REBT encourages clients to get into the habit of considering other explanations for their difficulties, and to gain strategies for moving their life on.
Another example would be that a client might believe that everybody is looking at them. The therapist might challenge them to use the reflections in a shop window to observe whether people really are looking at them or are just going about their business.
REBT Technique Example
- A = Activating event. For example: "I have had an accident in my car"
- B = Belief gained from the event: "I am a bad driver"
- C = Consequence, gained from the belief: "I will never drive again"
If a client was to present with this issue, the therapist would gently (hopefully!), dispute the faulty belief.
- D = Dispute.
Here is an example of REBT technique in action:
Ok, you have had a car accident, but you also tell me you drive 40,000 miles a year, and have done for the last 10 years, and in that time you have had only had 2 accidents.
Is there any other way of thinking that you could use to alter your belief that “I will never drive again."
In this piece of work, the therapist is helping the client to consider other thinking strategies and challenge a faulty belief.
Once the client substitutes a more healthy belief such as "Accidents happen. I have driven over 400,000 miles in 10 years and only had 2. That does not make me a bad driver", then the consequence may change to “I will drive again, accidents happen and maybe I need to be a bit more careful."
This theory tells us:
How we think affects how we feel.
How we feel affects how we behave.
How we behave affects how we live our lives
Change the thought = Change the Consequence.
REBT vs CBT
Unlike psychoanalytical therapies, which look in detail at the client’s childhood, REBT therapists – while acknowledging the client’s past – work in the here and now.

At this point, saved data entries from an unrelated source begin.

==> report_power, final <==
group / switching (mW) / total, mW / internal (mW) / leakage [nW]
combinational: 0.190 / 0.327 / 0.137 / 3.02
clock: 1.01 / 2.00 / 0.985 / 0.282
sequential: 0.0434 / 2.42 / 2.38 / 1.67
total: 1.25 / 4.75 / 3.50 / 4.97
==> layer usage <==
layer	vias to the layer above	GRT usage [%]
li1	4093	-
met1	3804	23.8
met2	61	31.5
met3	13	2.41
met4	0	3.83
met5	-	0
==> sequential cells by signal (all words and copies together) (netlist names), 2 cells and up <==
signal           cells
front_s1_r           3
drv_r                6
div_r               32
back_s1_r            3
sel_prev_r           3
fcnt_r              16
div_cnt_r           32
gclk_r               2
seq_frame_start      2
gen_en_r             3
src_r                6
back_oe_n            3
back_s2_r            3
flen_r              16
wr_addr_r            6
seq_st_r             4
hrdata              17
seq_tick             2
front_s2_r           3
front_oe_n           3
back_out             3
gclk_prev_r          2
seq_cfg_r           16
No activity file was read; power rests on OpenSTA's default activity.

Person-centred counselling shares REBT’s focus on the present, but differs in that it is non-directive and is concerned with emotions rather than with thoughts and behaviours.
REBT is closely related to cognitive behavioural therapy (CBT), which also derives from the behavioural school of psychology.
Both approaches seek to help clients replace irrational with rational thinking. The therapist sets tasks and goals – hence these approaches being known as ‘active-directive’. For example, clients are encouraged to undertake homework to practise techniques.
REBT and CBT therapists believe that we can think ourselves out of our problems.